What Wee do to Save Water

At home

  • Fix those leaky taps. Even a slowly dripping tap can waste up to 20,000 litres a year—water you pay for but never use.
  • Try a water-saving shower head and fix aerators to your taps, a great and cheap way to save water and money. Limiting shower times to four minutes—the length of a good song—also helps.
  • Keep a bottle of tap water in the fridge for drinking.  This way you don’t need to run the tap in summer until it gets cold enough for drink.
  • For older toilets without water saving features (like a dual flush), try taking up some of the space in your cistern by adding in a brick or some pebbles.

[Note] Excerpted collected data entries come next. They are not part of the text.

[src/rtl/srl_pkg.sv]
// rtl/srl_pkg.sv - shared constants and elaboration helpers for addressable shift registers
//
// Purpose : depth constants for the 16- and 32-deep shift-register styles,
//           tap-address width derivation and depth legality check.
// Ports   : none (package)

package srl_pkg;

  localparam int SRL16_DEPTH = 16;
  localparam int SRL32_DEPTH = 32;

  // Only the two depths the vendor primitives provide are legal.
  function automatic bit srl_depth_ok(input int depth);
    return (depth == SRL16_DEPTH) || (depth == SRL32_DEPTH);
  endfunction

  // Tap address width for a legal depth (4 for 16, 5 for 32).
  function automatic int srl_addr_w(input int depth);
    return $clog2(depth);
  endfunction

endpackage

[src/rtl/srl_addr_shift.sv]
// rtl/srl_addr_shift.sv - addressable shift register with dynamic tap and cascade output
//
// Purpose : single-bit delay line of DEPTH stages (16 or 32) with a
//           combinational tap mux and a last-stage cascade output.
//           Asynchronous reset reloads INIT.
// Ports   : clk    - rising-edge clock
//           rst_n  - asynchronous active-low reset, restores INIT
//           ce     - shift enable
//           d      - serial data in (enters stage 0)
//           a      - tap select, 0 = newest stage
//           q      - sr[a], combinational
//           q_last - sr[DEPTH-1], cascade output

module srl_addr_shift
  import srl_pkg::*;
#(
  parameter int               DEPTH = SRL32_DEPTH,
  parameter logic [DEPTH-1:0] INIT  = '0
) (
  input  logic                          clk,
  input  logic                          rst_n,
  input  logic                          ce,
  input  logic                          d,
  input  logic [srl_addr_w(DEPTH)-1:0]  a,
  output logic                          q,
  output logic                          q_last
);

  localparam int ADDR_W = srl_addr_w(DEPTH);

  generate
    if (!srl_depth_ok(DEPTH)) begin : g_bad_depth
      $error("srl_addr_shift: DEPTH=%0d is illegal, must be 16 or 32", DEPTH);
    end
  endgenerate

  logic [DEPTH-1:0] sr;

  // Reset branch wins over ce, so an unknown ce cannot disturb contents
  // while rst_n is low.
  always_ff @(posedge clk or negedge rst_n) begin
    if (!rst_n) begin
      sr <= INIT;
    end else if (ce) begin
      sr <= {sr[DEPTH-2:0], d};
    end
  end

  // Address width covers DEPTH exactly, so every a selects a real stage.
  logic [ADDR_W-1:0] tap;
  assign tap    = a;
  assign q      = sr[tap];
  assign q_last = sr[DEPTH-1];

endmodule

[config.mk]
export PLATFORM = sky130hd
export DESIGN_NAME = srl_addr_shift
export DESIGN_NICKNAME = d
export VERILOG_FILES = /design/src/rtl/srl_pkg.sv /design/src/rtl/srl_addr_shift.sv
export SDC_FILE = /design/constraint.sdc
export NUM_CORES = 1
export LEC_CHECK = 0
export BUFFER_PORTS_ARGS = -buffer_cell sky130_fd_sc_hd__buf_2
export CORE_ASPECT_RATIO = 1.4
export CORE_MARGIN = 4
export CORE_UTILIZATION = 40
export DETAILED_ROUTE_END_ITERATION = 7
export RECOVER_POWER = 25
export SLEW_MARGIN = 40
export SYNTH_ARGS = -nofsm -noshare
export SYNTH_HDL_FRONTEND = slang
export SYNTH_SLANG_ARGS = --single-unit
[constraint.sdc]
create_clock -name clk -period 1.7 [get_ports clk]
set_input_delay 0.255 -clock clk [delete_from_list [all_inputs] [get_ports clk]]
set_output_delay 0.255 -clock clk [all_outputs]
set_load 0.02 [all_outputs]
* Yosys cells after proc, flatten, opt, wreduce, memory -nomap -nowiden
Index checks and enable logic that the tools add are counted. Widths: inputs -> output; s select.
Storage, ports and cells: output and inout bits 2, word-level logic and storage cells 4, register bits after elaboration 32
Cells by class: magnitude comparators 1, muxes and demuxes 2
Operators with widths (number):
- $lt 5x6->1 const B | 1
- $bmux 1 s5 | 1
- $mux 1 | 1

* Longest topological paths before layout
Gate-level depths: netlist of the first run.
depth in word-level cells 2, gate-level depth with buffers 7, gate-level depth less buffers 5

* Worst setup path after synthesis of the first run
OpenSTA, ideal clock, no wires.
kind input to output, start in a[1], end out q, slack 0.217 ns, arrival time 1.228 ns, stages 7, cells stage by stage buf_6 -> buf_12 -> mux2i_1 -> a22oi_1 -> nand3_1 -> nand2_1 -> a311o_1
On the way: cells in the longest elaborated chain, start to end 2
RTL lines:
- start, declared | RTL line srl_addr_shift.sv:24 | input logic [srl_addr_w(DEPTH)-1:0] a,
- $bmux 1 s5 | RTL line srl_addr_shift.sv:52 | assign q = sr[tap];
- $mux 1 (not written as such) | RTL line srl_addr_shift.sv:52
- end, declared | RTL line srl_addr_shift.sv:25 | output logic q,
Every way passes these cells. The select of a mux whose other input is x is not followed.

* Worst setup path after layout of the first run
start reg sr[24], end out q
On the way: cells in the longest elaborated chain, start to end 2
RTL lines:
- start, declared | RTL line srl_addr_shift.sv:37 | logic [DEPTH-1:0] sr;
- start signal, assigned | RTL line srl_addr_shift.sv:45 | sr <= {sr[DEPTH-2:0], d};
- $bmux 1 s5 | RTL line srl_addr_shift.sv:52
- $mux 1 (not written as such) | RTL line srl_addr_shift.sv:52
Every way passes these cells. The select of a mux whose other input is x is not followed.

==> results.json, run 1 <==
{
  "p_seq_share_pct": 50.5,
  "cp-start-kind": "flop",
  "fin_nets": 139,
  "n_antenna_cell": 0,
  "holdBufCountCts": 0,
  "post-route-period-util_pct": 105,
  "drv_slew": 0,
  "violations": "negative setup slack",
  "p_switching_mw": 0.691,
  "drc": 0,
  "vias": 896,
  "fillers": 335,
  "power.leakage_nw": 0.828,
  "clock.fmax_mhz": 563,
  "multi_input_area_um2": 658,
  "ys_warn_count": 0,
  "clk_transition_reported_paths_ns": 0.06,
  "hold_viol": 0,
  "vias_per_cell": 5.18,
  "p_int_mw": 1.82,
  "synth_fp_nets": 118,
  "die-area_mm2": 0.00482,
  "synth_cell_types": 20,
  "combPwrFrac_pct": 26.3,
  "start_util_pct": 41.3,
  "cap_violations": 0,
  "path_depth": 6,
  "io_pins": 11,
  "drtPass1Iterations": 4,
  "layout_min_cycle_time_ns": 1.78,
  "root_buffer": "clkbuf_8",
  "timing.critical_path.buf_inv": 1,
  "rsz0062_at_grt": "true",
  "largestRegisters": "sr: 32 flops",
  "drt-initial-drc-count": 19,
  "slowest_delay_ns": 0.40,
  "crit_type": "flop to output port",
  "avgRoutedWirePerCell_um": 14.9,
  "cts_tree": "yes",
  "die_h_um": 80.6,
  "num_rows": 26,
  "end_kind": "output port",
  "cts_buffer_depth": 2,
  "ant_nets": 0,
  "globalplace.congestion": 0.811,
  "p_sw_share_pct": 27.5,
  "htreeDepth": 2,
  "drive_gt1_share_pct": 43.5,
  "final_cell_mix": "dfrtp_1 (32), mux2_2 (30), mux2i_1 (16)",
  "synthDominantCellAreaShare_pct": 53.2,
  "critical_path_arrival_ns": 1.52,
  "dp_hpwl_um": 1780,
  "status": "finished, violations left",
  "worst_pin_slew_ns": 0.777,
  "syn-cell-area_mm2": 0.00151,
  "critPathTopFamily": "compound AO/OA/AOI/OAI gates",
  "crit_slowest_cell": "dfrtp_1",
  "synth.yosys.seq_area_share_pct": 53.2,
  "peakVddDrop_mv": 0.688,
  "setup_viol_count_final": 1,
  "grt_overflow": 0,
  "clk_latency_ns": 0.28,
  "place_ws_ns": -0.0477,
  "area_delta_synth_final_pct": 16.8,
  "ys_ff_latch": 32,
  "power.density_mw_per_mm2": 1430,
  "synth_largest_area_cell": "dfrtp_1",
  "critPathMaxFanout": 3,
  "postSynthCellCount": 109,
  "grt_pass1_wl_um": 4440,
  "top_register": "sr",
  "track_usage_pct": 12.4,
  "regArea_um2": 801,
  "critical_path_required_ns": 1.44,
  "grt_pass1_vias": 961,
  "die_x_um": 59.8,
  "grt_start_max_net_pins": 33,
  "largest_register_ffs": 32,
  "skew_ns": 0.00374,
  "path_cells": "mux2i_1 -> a21oi_1 -> nand3_1 -> nand2_1 -> a311o_1 -> buf_6",
  "core_area_mm2": 0.00364,
  "layoutNonFillerInstCount": 173,
  "slew_headroom_pct": 48.2,
  "clock_sinks": 32,
  "synth_area_leaders": "dfrtp_1 (53%), mux2_2 (22%), mux2i_1 (11%)",
  "layout_commonest_cell": "dfrtp_1",
  "antenna_found_initial": 0,
  "cts_buffers": 5,
  "min_path_type": "primary input to async pin",
  "r2r_cells": 2,
  "wl_um": 2580,
  "dp_cells": 158,
  "port_buffers": 10,
  "p_clk_share_pct": 23.1,
  "fin_ws_ns": -0.0773,
  "postSynthAreaPerCell_um2": 13.8
}
-- final timing paths --
kind                                     from                  to  slack, ns
setup / recovery           sr[24]$_DFFE_PN0P_                   q      -0.08
hold / removal                          rst_n  sr[30]$_DFFE_PN0P_       0.03
setup reg to reg           sr[17]$_DFFE_PN0P_  sr[18]$_DFFE_PN0P_       0.82
hold reg to reg             sr[0]$_DFFE_PN0P_   sr[0]$_DFFE_PN0P_       0.52
max in group asynchronous               rst_n   sr[1]$_DFFE_PN0P_       1.16
min in group clk                            d   sr[0]$_DFFE_PN0P_       0.20
-- worst reg2reg max path, stage by stage (launching register included) --
cell and delay (ns):
dfrtp_1 0.38, buf_4 0.14, mux2_2 0.25
-- power by group through the flow --
stage                     Clock (mW)  Sequential [mW]  Combinational (mW)
final                          0.580             1.27               0.661
after global routing           0.635             1.31               0.737
after CTS                      0.606             1.27               0.669
after detailed placement           0             1.29               0.554
after global placement             0             1.29               0.529
after floorplan                    0             1.22               0.452
-- synthesized netlist by cell type, drive strengths merged --
| cell | number |
|---|---|
| dfrtp | 32 |
| nand2b | 1 |
| a21oi | 3 |
| mux2 | 32 |
| a311o | 1 |
| a211oi | 1 |
| nand4b | 1 |
| nor2 | 1 |
| nand2 | 6 |
| clkbuf | 1 |
| mux2i | 16 |
| and2b | 1 |
| nand3 | 2 |
| and2 | 1 |
| nor2b | 1 |
| buf | 5 |
| a22oi | 4 |
-- through the flow --
stage / instance area, um^2 / setup TNS [ns] / total power, mW / hold slack (ns) / util, %
after floorplan: 1510 / 0 / 1.67 / -0.0406 / -
after global placement: 1610 / -0.0157 / 1.82 / 0.325 / 44.1
after detailed placement: 1610 / -0.0477 / 1.85 / 0.344 / 44.1
after CTS: 1750 / -0.0985 / 2.54 / 0.0437 / 48.1
after global routing: 1760 / -0.219 / 2.68 / 0.118 / 48.2
final: 1760 / -0.0773 / 2.51 / 0.0345 / 48.2
-- cell families (layout without fill, tap and decap cells) --
kind of cell,count (synthesis),after routing,share of synthesized area (%)
and+or+nand+nor,14,14,4.74
muxes,48,48,34.6
AOI/OAI and AO/OA,9,9,4.16
DFF,32,32,53.2
buffers and inverters,6,28,3.32
-- metal layers --
metal  part of all wire [%]  wire length (um)  global-route usage [%]  up-vias
met2                     49              1280                    19.0       16
met3                    4.3               111                    4.34        4
met5                      0                 0                       0        -
met1                     45              1150                    15.5      435
li1                       -                 -                       -      441
met4                    1.6                40                    5.32        0
-- area by class of cell --
cell class	count	area share (%)
Sequential cell	32	45.6
Tap cell	42	2.99
Timing Repair Buffer	20	8.90
Clock buffer	8	5.12
Multi-Input combinational cell	71	37.4
-- timing repair --
item | 4_1_cts | 5_1_grt
buffers inserted | 7 | 0
resized for setup | 2 | 1
endpoints found under the setup margin | 1 | 1
pin swaps | 3 | 0
Note: power is estimated with default switching activity, not from simulation.
==> run 2, diff against run 1 <==
--- a/config.mk
+++ b/config.mk
@@ -5,6 +5,7 @@
 export SDC_FILE = /design/constraint.sdc
 export NUM_CORES = 1
 export LEC_CHECK = 0
+export ABC_AREA = 1
 export BUFFER_PORTS_ARGS = -buffer_cell sky130_fd_sc_hd__buf_2
 export CORE_ASPECT_RATIO = 1.4
 export CORE_MARGIN = 4
==> run 2 against run 1 <==
Net effect:
- the flow now finishes without violations
- die area is 2.3% higher
- first-iteration DRC count up 120%
- final area is 1.6% lower
- clock power up 2%
- core utilization fell by 1.2 points
- sequential share of layout area rose by 0.72 points
- sequential cell count unchanged
- clock skew shrank 0.00080 ns
- synthesized cell count is 81% higher
- largest power group unchanged
==> results.json, run 2 <==
{
  "grt_overflow": 0,
  "synth.yosys.seq_area_share_pct": 51.8,
  "synth_top_flop_cell": "dfrtp_1",
  "clk_latency_ns": 0.28,
  "grt_pass1_wl_um": 5110,
  "die-area_mm2": 0.00494,
  "start_util_pct": 42.0,
  "clock_sinks": 32,
  "r2r_cells": 3,
  "cts_buffer_depth": 2,
  "critical_path_required_ns": 1.44,
  "largestRegisters": "sr: 32 flops",
  "setup_viol_count_final": 0,
  "power.density_mw_per_mm2": 1070,
  "p_sw_share_pct": 28.1,
  "ant_nets": 0,
  "antenna_found_initial": 0,
  "power.leakage_nw": 0.870,
  "drt-initial-drc-count": 42,
  "grt_start_max_net_pins": 65,
  "fin_ws_ns": 0.136,
  "min_path_type": "primary input to async pin",
  "cp-start-kind": "flop",
  "crit_end": "q",
  "clk_transition_reported_paths_ns": 0.06,
  "p_seq_share_pct": 51.3,
  "critical_path_arrival_ns": 1.31,
  "ys_async_sr_fraction_pct": 100,
  "hold_viol": 0,
  "p_int_mw": 1.33,
  "synth_area_leaders": "dfrtp_1 (52%), nand2_1 (13%), nand3_1 (7.8%)",
  "track_usage_pct": 13.9,
  "die_x_um": 60.5,
  "skew_ns": 0.00294,
  "core_area_mm2": 0.00368,
  "synth_edf_count": 0,
  "io_pins": 11,
  "rsz0062_at_grt": "true",
  "critPathMaxFanout": 3,
  "wl_um": 2830,
  "place_ws_ns": 0.127,
  "end_kind": "output port",
  "p_clk_share_pct": 31.9,
  "ys_ff_latch": 32,
  "htreeDepth": 2,
  "layout_min_cycle_time_ns": 1.56,
  "hold_slack_ns": 0.0474,
  "reg2reg_from": "sr[7]$_DFFE_PN0P_",
  "cp-startpoint": "sr[7]$_DFFE_PN0P_",
  "drv_slew": 0,
  "cap_violations": 0,
  "crit_type": "flop to output port",
  "cts_tree": "yes",
  "clock.fmax_mhz": 639,
  "final_cell_mix": "nand2_1 (55), dfrtp_1 (32), nand3_1 (22)",
  "fin_nets": 217,
  "largest_register_ffs": 32,
  "vias": 1187,
  "dp_hpwl_um": 1910,
  "peakVddDrop_mv": 0.511,
  "port_buffers": 10,
  "die_h_um": 81.5,
  "n_antenna_cell": 0,
  "post-route-period-util_pct": 92.0,
  "p_switching_mw": 0.522,
  "grt_pass1_vias": 1171,
  "drc": 0,
  "postSynthAreaPerCell_um2": 7.84,
  "postSynthCellCount": 197,
  "cts_buffers": 5,
  "synth_fp_nets": 206,
  "status": "finished, final reports clean",
  "root_buffer": "clkbuf_8",
  "reg2reg_to": "sr[7]$_DFFE_PN0P_",
  "synth_largest_area_cell": "dfrtp_1",
  "num_rows": 26,
  "ys_warn_count": 0,
  "synthDominantCellAreaShare_pct": 51.8,
  "combPwrFrac_pct": 16.8,
  "vias_per_cell": 4.73,
  "area_delta_synth_final_pct": 12.0,
  "avgRoutedWirePerCell_um": 11.3,
  "drive_gt1_share_pct": 14.8,
  "synth_cell_types": 15,
  "synthTopCellsByCount": "nand2_1 (55), dfrtp_1 (32), nand3_1 (24)",
  "globalplace.congestion": 0.777,
  "slew_headroom_pct": 47.6,
  "worst_pin_slew_ns": 0.786,
  "r2r_slack_ns": 0.91,
  "top_register": "sr",
  "finalPower_mw": 1.86,
  "syn-cell-area_mm2": 0.00155,
  "yosysMostFrequentCell": "nand2_1",
  "layout_commonest_cell": "nand2_1",
  "drtPass1Iterations": 4,
  "fillers": 367
}
==> run 2: changes by cell type after synthesis, moves of 4 or more <==
cell | before | now
a21oi_1 | 3 | 16
a22oi_1 | 4 | 0
o21ai_0 | 0 | 16
nand2_1 | 6 | 55
nand3_1 | 2 | 24
inv_1 | 0 | 19
mux2i_1 | 16 | 0
mux2_2 | 30 | 0
nand2_2 | 0 | 6
nor2_1 | 1 | 16
==> run 2: cell type report <==
class / instances / area [um^2] / share of cell area [%]
Sequential cell: 32 / 801 / 46.3
Multi-Input combinational cell: 133 / 594 / 34.3
Timing Repair Buffer: 15 / 109 / 6.29
Clock buffer: 8 / 90.1 / 5.21
Inverter: 21 / 83.8 / 4.84
Tap cell: 42 / 52.6 / 3.04
==> run 2: routing by layer <==
| layer | wire length (um) | track usage (%) | up-vias |
|---|---|---|---|
| met5 | 0 | 0 | - |
| met4 | 55 | 5.86 | 0 |
| met3 | 108 | 4.72 | 6 |
| met2 | 1280 | 21.5 | 15 |
| met1 | 1380 | 17.4 | 523 |
| li1 | - | - | 643 |
==> run 2: cell families (layout without fill, tap and decap cells) <==
kind of cell | after synthesis | after routing | share of synthesized area (%)
buf+inv | 32 | 44 | 10.4
simple gates | 101 | 101 | 27.5
flops | 32 | 32 | 51.8
compound gates | 32 | 32 | 10.4
==> run 2: worst min-delay path by stage <==
stage	startpoint	to	slack, ns	depth (start not counted)
4_1_cts	rst_n	sr[5]$_DFFE_PN0P_	0.04	1
3_5_place_dp	rst_n	sr[1]$_DFFE_PN0P_	0.35	1
5_1_grt	rst_n	sr[25]$_DFFE_PN0P_	0.11	1
2_1_floorplan	rst_n	sr[0]$_DFFE_PN0P_	-0.04	0
3_3_place_gp	rst_n	sr[1]$_DFFE_PN0P_	0.35	1
6_report	rst_n	sr[1]$_DFFE_PN0P_	0.05	1
==> run 2: worst max-delay path, cell delays in order, from the launching register on <==
cell     delay (ns)
dfrtp_1        0.40
nand2_1        0.07
nand3_1        0.07
nand3_1        0.08
nand2_1        0.06
nand2_1        0.06
nand2_1        0.05
nand2_1        0.05
nand2_1        0.06
buf_6          0.13
==> run 2: metrics by stage <==
step | std cells | instance area (um^2) | setup TNS, ns | util, %
2_1_floorplan | 197 | 1550 | 0 | -
3_3_place_gp | 239 | 1590 | 0 | 43.3
3_5_place_dp | 239 | 1590 | 0 | 43.3
4_1_cts | 247 | 1680 | 0 | 45.7
5_1_grt | 251 | 1730 | -0.0429 | 47.1
6_report | 251 | 1730 | 0 | 47.1
==> run 2: power groups by stage <==
stage	clock, mW	combinational (mW)	sequential [mW]
finish	0.592	0.312	0.951
floorplan	0	0.224	0.946
CTS	0.610	0.288	0.953
global placement	0	0.282	0.967
detailed placement	0	0.287	0.965
global route	0.647	0.369	0.964
==> run 2: repair_timing <==
action	in CTS	in global routing
resized for setup	0	5
setup buffers	0	4
setup endpoints to repair	0	1
endpoints found under the hold margin	0	0
hold buffers	0	0
==> run 3, diff against run 2 <==
==> constraint.sdc (replaced) <==
create_clock -name clk -period 1.4 [get_ports clk]
set_input_delay 0.21 -clock clk [delete_from_list [all_inputs] [get_ports clk]]
set_output_delay 0.21 -clock clk [all_outputs]
set_load 0.02 [all_outputs]
==> run 3 against run 2 <==
Net effect:
- the flow now finishes with violations (negative setup slack)
- combinational power is 56% higher
- clock skew rose by 0.0021 ns
- critical path depth unchanged
- critical path type unchanged
- clock-buffer cell count is the same
- sequential power rose by 20%
- clock power rose by 22%
- first-iteration DRC count fell by 38%
- non-clock buffer count grew 17
- largest cell class unchanged
- highest routed layer unchanged
- critical endpoint unchanged
- sequential share of layout area fell by 3.4 points
- power up 27%
==> results.json, run 3 (synthesis results as in run 2) <==
{
  "status": "finished, violations left",
  "violations": "negative setup slack",
  "drv_slew": 0,
  "cts_buffers": 5,
  "post_dp_cell_area_mm2": 0.00163,
  "worst_pin_slew_ns": 0.841,
  "p_switching_mw": 0.662,
  "n_antenna_cell": 0,
  "slew_headroom_pct": 43.9,
  "area_delta_synth_final_pct": 21.0,
  "grt_pass1_wl_um": 5730,
  "reg2reg_from": "sr[21]$_DFFE_PN0P_",
  "die-area_mm2": 0.00494,
  "layoutNonFillerInstCount": 268,
  "vias_per_cell": 4.82,
  "crit_type": "flop to output port",
  "hold_viol": 0,
  "cap_violations": 0,
  "fin_nets": 234,
  "wl_um": 3090,
  "p_int_mw": 1.69,
  "p_sw_share_pct": 28.1,
  "core_area_mm2": 0.00368,
  "skew_ns": 0.00505,
  "largestRegisters": "sr: 32 flops",
  "post-route-period-util_pct": 107,
  "min_from": "d",
  "critical_path_required_ns": 1.19,
  "place_ws_ns": 0.0257,
  "clk_transition_reported_paths_ns": 0.06,
  "grt_overflow": 0,
  "reg2reg_to": "sr[21]$_DFFE_PN0P_",
  "layout_commonest_cell": "nand2_1",
  "num_rows": 26,
  "end_kind": "output port",
  "holdPathStages": 3,
  "io_pins": 11,
  "power.leakage_nw": 0.951,
  "drtPass1Iterations": 4,
  "p_clk_share_pct": 30.8,
  "critical_path_arrival_ns": 1.28,
  "final_cell_mix": "nand2_1 (55), dfrtp_1 (32), nand3_1 (22)",
  "antenna_found_initial": 0,
  "die_h_um": 81.5,
  "root_buffer": "clkbuf_8",
  "top_register": "sr",
  "layout_min_cycle_time_ns": 1.49,
  "cts_tree": "yes",
  "drive_gt1_share_pct": 20.4,
  "grt_pass1_vias": 1381,
  "avgRoutedWirePerCell_um": 11.5,
  "rsz0062_at_grt": "true",
  "min_path_type": "primary input to flop",
  "p_seq_share_pct": 48.5,
  "globalplace.congestion": 0.753,
  "htreeDepth": 2,
  "start_util_pct": 42.0,
  "port_buffers": 10,
  "grt_start_max_net_pins": 65,
  "final_area_mm2": 0.00187,
  "hold_end": "sr[0]$_DFFE_PN0P_",
  "die_x_um": 60.5,
  "vias": 1293,
  "setup_viol_count_final": 1,
  "clock_sinks": 32,
  "clock.fmax_mhz": 669,
  "dp_hpwl_um": 2070,
  "drc": 0,
  "peakVddDrop_mv": 0.740,
  "finalPower_mw": 2.35,
  "drt-initial-drc-count": 26,
  "r2r_cells": 4,
  "critPathMaxFanout": 2,
  "largest_register_ffs": 32,
  "cp-start-kind": "flop",
  "combPwrFrac_pct": 20.7,
  "fin_ws_ns": -0.0947,
  "r2r_slack_ns": 0.48,
  "track_usage_pct": 15.3,
  "cts_buffer_depth": 2,
  "clk_latency_ns": 0.28,
  "power.density_mw_per_mm2": 1260,
  "ant_nets": 0,
  "dp_cells": 243
}
==> run 3: cell count changes in the layout (fill, tap and decap cells not counted), sizes merged <==
cell,previous run,this run
dlygate4sd3,0,1
clkbuf,10,9
buf,13,30
==> run 3: critical path: stages (launching register included) <==
cell and delay (ns):
dfrtp_1 0.39, nand2_1 0.07, nand3_1 0.07, nand3_1 0.08, nand2_1 0.06, nand2_1 0.05
nand2_1 0.05, nand2_1 0.05, nand2_1 0.06, buf_6 0.13
==> run 3: cell type report <==
class	instances	area [um^2]
Fill cell	388	1810
Sequential cell	32	801
Multi-Input combinational cell	133	594
Timing Repair Buffer	32	248
Clock buffer	8	90.1
Inverter	21	83.8
Tap cell	42	52.6
==> run 3: worst max-delay path by stage <==
stage | startpoint | end | slack, ns
after detailed placement | a[0] | q | 0.03
after CTS | sr[14]$_DFFE_PN0P_ | q | -0.11
after global placement | a[0] | q | 0.01
final | sr[21]$_DFFE_PN0P_ | q | -0.09
after global routing | sr[21]$_DFFE_PN0P_ | q | -0.24
after floorplan | a[0] | q | 0.19
==> run 3: repair_timing <==
item	CTS	global route
endpoints found under the hold margin	13	0
pin swaps	7	2
endpoints found under the setup margin	1	1
setup buffers	11	5
gates resized for setup	2	2
hold buffers	1	0
==> run 3: routing by layer <==
layer  vias up  GRT usage (%)  wire length (um)
met1       599           17.9              1440
met2        13           24.8              1480
li1        674              -                 -
met3         7           5.35               107
met4         0           6.94                60
met5         -              0                 0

This will decrease the volume of water used with each flush.
  • Only use your dishwasher and washing machine with full loads to optimise water usage, or change the settings to suit the load.
  • Install a water tank. In many locations, installing a water tank to collect roof run off is an easy and practical way of gathering rainwater for use in the home or garden.

In the garden

  • Plant a ‘waterwise’ garden using plants with low water requirements.  And what better range to choose from than our own native plants that come in a bewildering variety to keep any gardener happy. Your local wildlife will thank you for it too.
  • Don’t over-water your lawn (if you have one). Train it to use less water by encouraging the roots to grow deeper. Also, set your mower level higher during summer and let your lawn grow longer. Keeping grass longer shades the soil surface and reduces evaporation loss.
  • Many parts of Australia have restrictions on watering your garden; only water on your allocated days and times. Contact your water supplier for more details.
  • If you have an outdoor pool or spa, keep it covered when not in use. Covers help prevent the water from evaporating and keep out leaves as a bonus.